[Collected data entries]
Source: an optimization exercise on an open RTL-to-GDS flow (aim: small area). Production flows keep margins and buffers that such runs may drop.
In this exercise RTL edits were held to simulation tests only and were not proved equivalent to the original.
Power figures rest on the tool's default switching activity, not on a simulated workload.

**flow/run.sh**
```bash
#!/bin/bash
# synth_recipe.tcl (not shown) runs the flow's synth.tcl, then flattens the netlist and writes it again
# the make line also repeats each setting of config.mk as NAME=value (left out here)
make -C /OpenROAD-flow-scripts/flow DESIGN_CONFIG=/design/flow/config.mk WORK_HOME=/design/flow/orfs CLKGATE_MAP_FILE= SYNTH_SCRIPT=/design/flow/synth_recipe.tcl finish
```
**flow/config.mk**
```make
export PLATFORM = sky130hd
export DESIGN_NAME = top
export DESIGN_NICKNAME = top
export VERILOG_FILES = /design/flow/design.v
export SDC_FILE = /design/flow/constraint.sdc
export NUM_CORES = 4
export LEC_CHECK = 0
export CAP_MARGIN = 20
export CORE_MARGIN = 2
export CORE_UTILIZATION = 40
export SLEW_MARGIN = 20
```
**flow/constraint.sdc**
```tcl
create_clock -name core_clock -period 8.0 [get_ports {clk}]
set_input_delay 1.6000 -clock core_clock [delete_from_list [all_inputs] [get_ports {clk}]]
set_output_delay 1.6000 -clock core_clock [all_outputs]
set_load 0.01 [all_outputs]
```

---

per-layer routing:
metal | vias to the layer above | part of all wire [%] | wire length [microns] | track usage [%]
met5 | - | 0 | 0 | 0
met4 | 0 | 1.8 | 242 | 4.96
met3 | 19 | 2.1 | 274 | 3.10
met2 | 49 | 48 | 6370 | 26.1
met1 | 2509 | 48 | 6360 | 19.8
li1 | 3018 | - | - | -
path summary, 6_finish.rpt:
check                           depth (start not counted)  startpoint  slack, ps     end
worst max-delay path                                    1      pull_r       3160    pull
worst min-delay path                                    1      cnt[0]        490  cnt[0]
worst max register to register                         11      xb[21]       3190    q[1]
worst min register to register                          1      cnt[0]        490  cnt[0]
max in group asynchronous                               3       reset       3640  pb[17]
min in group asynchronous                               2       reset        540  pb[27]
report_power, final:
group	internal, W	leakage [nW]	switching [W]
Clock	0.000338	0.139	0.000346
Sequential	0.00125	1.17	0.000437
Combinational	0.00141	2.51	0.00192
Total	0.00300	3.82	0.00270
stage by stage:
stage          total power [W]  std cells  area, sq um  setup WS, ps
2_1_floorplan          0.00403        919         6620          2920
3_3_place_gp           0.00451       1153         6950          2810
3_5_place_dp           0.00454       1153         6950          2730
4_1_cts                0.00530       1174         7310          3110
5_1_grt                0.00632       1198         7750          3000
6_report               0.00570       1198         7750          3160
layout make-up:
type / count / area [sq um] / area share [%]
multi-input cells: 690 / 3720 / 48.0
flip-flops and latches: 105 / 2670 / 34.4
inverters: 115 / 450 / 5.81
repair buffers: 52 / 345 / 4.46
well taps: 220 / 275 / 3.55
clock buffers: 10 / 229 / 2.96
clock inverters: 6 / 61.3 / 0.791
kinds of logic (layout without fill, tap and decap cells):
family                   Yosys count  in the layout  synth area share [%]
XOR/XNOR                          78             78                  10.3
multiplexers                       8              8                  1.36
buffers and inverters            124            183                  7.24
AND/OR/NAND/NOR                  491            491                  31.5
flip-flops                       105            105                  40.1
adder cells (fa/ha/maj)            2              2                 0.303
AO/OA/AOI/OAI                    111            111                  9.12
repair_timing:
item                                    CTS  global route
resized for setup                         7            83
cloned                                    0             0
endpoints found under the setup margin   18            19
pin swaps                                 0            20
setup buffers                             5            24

==

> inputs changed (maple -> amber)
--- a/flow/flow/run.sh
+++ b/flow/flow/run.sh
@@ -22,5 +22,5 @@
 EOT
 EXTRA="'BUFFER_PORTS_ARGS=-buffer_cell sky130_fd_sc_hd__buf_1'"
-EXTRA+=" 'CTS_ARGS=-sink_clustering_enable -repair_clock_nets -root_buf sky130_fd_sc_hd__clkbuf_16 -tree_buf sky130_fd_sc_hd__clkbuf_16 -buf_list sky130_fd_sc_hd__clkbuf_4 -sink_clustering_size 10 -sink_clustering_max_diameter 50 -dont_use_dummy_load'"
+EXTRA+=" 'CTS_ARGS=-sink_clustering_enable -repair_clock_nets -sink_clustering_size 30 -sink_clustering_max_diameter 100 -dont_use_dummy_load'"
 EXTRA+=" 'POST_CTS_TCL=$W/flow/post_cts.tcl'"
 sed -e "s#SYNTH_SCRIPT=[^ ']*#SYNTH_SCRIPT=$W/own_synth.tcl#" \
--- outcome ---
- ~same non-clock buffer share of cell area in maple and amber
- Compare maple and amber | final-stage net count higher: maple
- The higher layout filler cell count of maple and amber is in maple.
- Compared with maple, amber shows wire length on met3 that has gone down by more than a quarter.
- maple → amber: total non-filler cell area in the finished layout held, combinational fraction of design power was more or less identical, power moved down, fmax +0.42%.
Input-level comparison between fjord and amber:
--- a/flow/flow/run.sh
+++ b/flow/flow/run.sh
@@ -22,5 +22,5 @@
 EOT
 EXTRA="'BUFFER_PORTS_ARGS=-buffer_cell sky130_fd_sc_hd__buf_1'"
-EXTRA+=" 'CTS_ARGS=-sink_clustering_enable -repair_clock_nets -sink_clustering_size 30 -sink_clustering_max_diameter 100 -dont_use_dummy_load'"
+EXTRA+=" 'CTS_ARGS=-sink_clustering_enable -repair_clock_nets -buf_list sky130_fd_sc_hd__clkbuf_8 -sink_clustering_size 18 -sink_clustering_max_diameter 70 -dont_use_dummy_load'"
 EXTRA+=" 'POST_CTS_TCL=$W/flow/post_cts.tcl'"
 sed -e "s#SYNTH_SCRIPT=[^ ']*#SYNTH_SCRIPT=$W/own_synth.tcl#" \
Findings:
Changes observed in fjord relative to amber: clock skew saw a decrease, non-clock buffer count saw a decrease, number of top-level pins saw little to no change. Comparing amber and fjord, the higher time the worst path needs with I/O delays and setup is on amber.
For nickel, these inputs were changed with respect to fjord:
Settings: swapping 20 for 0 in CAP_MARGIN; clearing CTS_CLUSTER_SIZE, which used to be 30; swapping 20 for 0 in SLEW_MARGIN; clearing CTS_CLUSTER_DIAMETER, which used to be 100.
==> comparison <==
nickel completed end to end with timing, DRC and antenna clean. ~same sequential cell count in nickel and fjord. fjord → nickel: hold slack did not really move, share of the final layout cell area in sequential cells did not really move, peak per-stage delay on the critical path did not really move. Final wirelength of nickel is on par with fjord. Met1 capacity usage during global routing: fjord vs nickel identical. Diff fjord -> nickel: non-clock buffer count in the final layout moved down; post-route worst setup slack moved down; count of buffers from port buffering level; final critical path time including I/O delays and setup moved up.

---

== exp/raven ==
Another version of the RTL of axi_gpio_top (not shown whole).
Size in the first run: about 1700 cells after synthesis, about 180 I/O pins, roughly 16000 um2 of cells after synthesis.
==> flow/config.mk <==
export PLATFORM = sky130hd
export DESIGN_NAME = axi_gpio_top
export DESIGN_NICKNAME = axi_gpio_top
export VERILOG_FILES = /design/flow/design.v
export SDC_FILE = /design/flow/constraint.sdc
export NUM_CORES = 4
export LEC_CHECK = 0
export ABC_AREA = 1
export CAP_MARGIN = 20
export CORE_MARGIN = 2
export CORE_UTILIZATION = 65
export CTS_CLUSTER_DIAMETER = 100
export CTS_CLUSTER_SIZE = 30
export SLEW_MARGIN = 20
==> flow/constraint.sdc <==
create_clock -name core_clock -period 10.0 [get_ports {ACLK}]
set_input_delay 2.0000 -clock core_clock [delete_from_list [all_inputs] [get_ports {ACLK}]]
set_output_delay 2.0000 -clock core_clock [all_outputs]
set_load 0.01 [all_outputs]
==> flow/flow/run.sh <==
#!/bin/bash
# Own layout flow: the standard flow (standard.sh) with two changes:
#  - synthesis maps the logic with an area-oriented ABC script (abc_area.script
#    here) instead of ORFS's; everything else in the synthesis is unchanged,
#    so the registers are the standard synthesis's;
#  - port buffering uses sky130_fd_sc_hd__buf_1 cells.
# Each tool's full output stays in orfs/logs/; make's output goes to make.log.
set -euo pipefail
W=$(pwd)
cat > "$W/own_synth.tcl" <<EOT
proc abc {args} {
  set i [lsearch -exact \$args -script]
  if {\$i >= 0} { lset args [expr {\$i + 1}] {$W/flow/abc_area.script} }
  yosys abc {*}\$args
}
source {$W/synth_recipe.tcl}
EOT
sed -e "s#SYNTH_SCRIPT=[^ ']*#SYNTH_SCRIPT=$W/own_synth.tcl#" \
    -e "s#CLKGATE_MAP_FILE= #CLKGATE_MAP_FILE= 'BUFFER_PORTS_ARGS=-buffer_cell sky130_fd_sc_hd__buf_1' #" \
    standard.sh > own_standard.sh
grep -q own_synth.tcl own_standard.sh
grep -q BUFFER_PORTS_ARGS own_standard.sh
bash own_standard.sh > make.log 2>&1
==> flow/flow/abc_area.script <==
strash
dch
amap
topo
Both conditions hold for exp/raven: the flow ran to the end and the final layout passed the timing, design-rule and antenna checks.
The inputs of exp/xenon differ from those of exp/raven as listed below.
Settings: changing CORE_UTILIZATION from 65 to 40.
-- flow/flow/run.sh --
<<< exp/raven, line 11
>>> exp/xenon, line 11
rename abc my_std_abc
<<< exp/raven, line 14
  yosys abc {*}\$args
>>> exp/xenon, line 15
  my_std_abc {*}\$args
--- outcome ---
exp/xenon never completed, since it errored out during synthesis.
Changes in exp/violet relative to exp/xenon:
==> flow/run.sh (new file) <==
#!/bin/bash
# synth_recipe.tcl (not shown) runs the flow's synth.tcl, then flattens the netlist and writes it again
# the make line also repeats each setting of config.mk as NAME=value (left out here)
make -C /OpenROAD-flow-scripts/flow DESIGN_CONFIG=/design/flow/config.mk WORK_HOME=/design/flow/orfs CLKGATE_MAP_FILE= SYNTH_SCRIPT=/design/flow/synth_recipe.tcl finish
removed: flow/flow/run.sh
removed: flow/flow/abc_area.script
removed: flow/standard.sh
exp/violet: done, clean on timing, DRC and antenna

* _Instructions for the task_
Scan the data for lines containing "logic" and copy all of them.

* _Exercise output_
kinds of logic (layout without fill, tap and decap cells):
#  - synthesis maps the logic with an area-oriented ABC script (abc_area.script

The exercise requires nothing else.